One of Lim's grandsons, Lim Teck Yin, is a former brigadier general in the Singapore Armed Forces and chief executive officer of Sport Singapore.

== Legacy ==

=== Lim Bo Seng Memorial, Esplanade Park, Singapore ===

The Lim Bo Seng Memorial in Esplanade Park was unveiled on 29 June 1954, marking the tenth anniversary of his death. The ceremony was led by Lieutenant-General Sir Charles Loewen, then Commander-in-Chief of the Far East Land Forces, to honour Lim's leadership within the wartime resistance. The foundation stone of the memorial had been laid earlier, on 3 November 1953, by Malcolm MacDonald, the British Commissioner-General for Southeast Asia.

=== Bo Seng Avenue, Thomson, Singapore ===
In Singapore, Bo Seng Avenue in the Thomson area is also named in his honour. The road serves a residential neighbourhood characterised by low-density landed housing, situated near the MacRitchie Reservoir where Lim's remains were eventually interred with full military honours in 1946.

=== Jalan Lim Bo Seng, Ipoh, Perak ===
Jalan Lim Bo Seng is a major thoroughfare in Ipoh, Malaysia, named to honour the wartime contributions and sacrifice of the resistance hero. The street is located near St. Michael's Institution, a prominent school that served as the regional headquarters for the Japanese administration in Perak during the occupation. During this period, the building was utilised as a primary operations centre for the military and the Kenpeitai, the Japanese secret police. The proximity of the road to this former interrogation site serves as a poignant tribute to Lim and other resistance members who endured imprisonment and torture at the hands of the Kenpeitai.

== In popular culture ==
In 1998, Asiapac Books published a comic book (ISBN 981-229-067-2) based on Lim's life. It was written by Clara Show and illustrated by Chu Yi Min.

In 1997, Singapore's Chinese-language television channel, TCS Channel 8, aired a television series, The Price of Peace, about the Japanese occupation of Singapore. Singaporean actor Rayson Tan portrayed Lim as a semi-fictional protagonist in the drama.

In June 2025, Lim was portrayed in a Yue opera titled Marshal Lim Bo Seng (《林谋盛元帅》) by director and playwright Lin Jia, staged during Singapore's first Traditional Chinese Opera Festival.
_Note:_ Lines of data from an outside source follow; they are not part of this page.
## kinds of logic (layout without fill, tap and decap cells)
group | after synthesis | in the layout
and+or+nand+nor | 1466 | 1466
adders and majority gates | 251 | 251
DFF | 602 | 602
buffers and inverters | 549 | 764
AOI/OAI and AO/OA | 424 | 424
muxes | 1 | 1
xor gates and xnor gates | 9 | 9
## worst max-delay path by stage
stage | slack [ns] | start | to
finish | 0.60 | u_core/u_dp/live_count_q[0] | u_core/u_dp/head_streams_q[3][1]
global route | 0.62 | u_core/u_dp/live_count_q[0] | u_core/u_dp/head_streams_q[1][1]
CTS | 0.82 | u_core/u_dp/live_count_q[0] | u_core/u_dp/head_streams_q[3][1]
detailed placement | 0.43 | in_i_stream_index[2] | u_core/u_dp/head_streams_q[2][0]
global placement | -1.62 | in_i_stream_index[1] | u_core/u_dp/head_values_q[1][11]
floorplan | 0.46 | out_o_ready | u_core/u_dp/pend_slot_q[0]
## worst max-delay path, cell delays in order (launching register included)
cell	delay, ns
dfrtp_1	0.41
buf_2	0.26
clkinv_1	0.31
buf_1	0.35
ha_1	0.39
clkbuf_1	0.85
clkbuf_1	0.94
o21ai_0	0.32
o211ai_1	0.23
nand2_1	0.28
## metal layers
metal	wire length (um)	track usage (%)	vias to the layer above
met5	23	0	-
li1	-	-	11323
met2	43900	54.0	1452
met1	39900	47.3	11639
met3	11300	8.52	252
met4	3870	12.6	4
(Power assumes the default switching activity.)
$ cat src/rtl/assert_macros.svh
// ----------------------------------------------------------------------------
// Assertion macros shared by the handle allocator RTL.
// Clocked on clk, disabled while rst_n is low.
// ----------------------------------------------------------------------------
`ifndef ASSERT_MACROS_SVH
`define ASSERT_MACROS_SVH

// plain property that must hold at every edge
`define THA_ASSERT(lbl, prop, msg) \
  lbl: assert property (@(posedge clk) disable iff (!rst_n) (prop)) \
    else $error(msg);

// same-cycle implication
`define THA_ASSERT_IMP(lbl, ante, cons, msg) \
  lbl: assert property (@(posedge clk) disable iff (!rst_n) (ante) |-> (cons)) \
    else $error(msg);

// next-cycle implication
`define THA_ASSERT_NXT(lbl, ante, cons, msg) \
  lbl: assert property (@(posedge clk) disable iff (!rst_n) (ante) |=> (cons)) \
    else $error(msg);

`endif

$ cat src/rtl/tha_ram.sv
// ----------------------------------------------------------------------------
// tha_ram
// Generic single-write, single-read RAM with registered read data.
// ----------------------------------------------------------------------------
`default_nettype none

module tha_ram #(
  parameter int WIDTH = 8,
  parameter int DEPTH = 256
) (
  input  wire logic                     clk,
  input  wire logic                     we,
  input  wire logic [$clog2(DEPTH)-1:0] waddr,
  input  wire logic [WIDTH-1:0]         wdata,
  input  wire logic                     re,
  input  wire logic [$clog2(DEPTH)-1:0] raddr,
  output logic      [WIDTH-1:0]         rdata
);

  logic [WIDTH-1:0] mem [DEPTH];

  always_ff @(posedge clk) begin
    if (we) begin
      mem[waddr] <= wdata;
    end
    if (re) begin
      rdata <= mem[raddr];
    end
  end

endmodule

`default_nettype wire

$ cat config.mk
export PLATFORM = sky130hd
export DESIGN_NAME = tha_ram
export DESIGN_NICKNAME = d
export VERILOG_FILES = /design/src/rtl/assert_macros.svh /design/src/rtl/tha_ram.sv
export SDC_FILE = /design/constraint.sdc
export NUM_CORES = 2
export LEC_CHECK = 0
export BUFFER_PORTS_ARGS = -buffer_cell sky130_fd_sc_hd__buf_2
export CORE_MARGIN = 8
export CORE_UTILIZATION = 50
export DETAILED_ROUTE_END_ITERATION = 10
export GPL_TIMING_DRIVEN = 1
export MAX_ROUTING_LAYER = met4
export PLACE_DENSITY = 0.75
export SLEW_MARGIN = 25
export SYNTH_ARGS = -nofsm -noshare
export SYNTH_HDL_FRONTEND = slang
export SYNTH_SLANG_ARGS = --single-unit
$ cat constraint.sdc
create_clock -name clk -period 2.65 [get_ports clk]
set_clock_uncertainty 0.05 [all_clocks]
set_input_delay 0.265 -clock clk [delete_from_list [all_inputs] [get_ports clk]]
set_output_delay 0.265 -clock clk [all_outputs]
set_load 0.05 [all_outputs]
Produced by Tang Renaissance (大唐文化传播), the opera depicted Lim's resistance efforts during the Japanese occupation, incorporating his personal letters adapted into verse. The production used traditional operatic elements to highlight his patriotism and historical significance. The festival was organized by the Singapore Chinese Cultural Centre and the National Arts Council.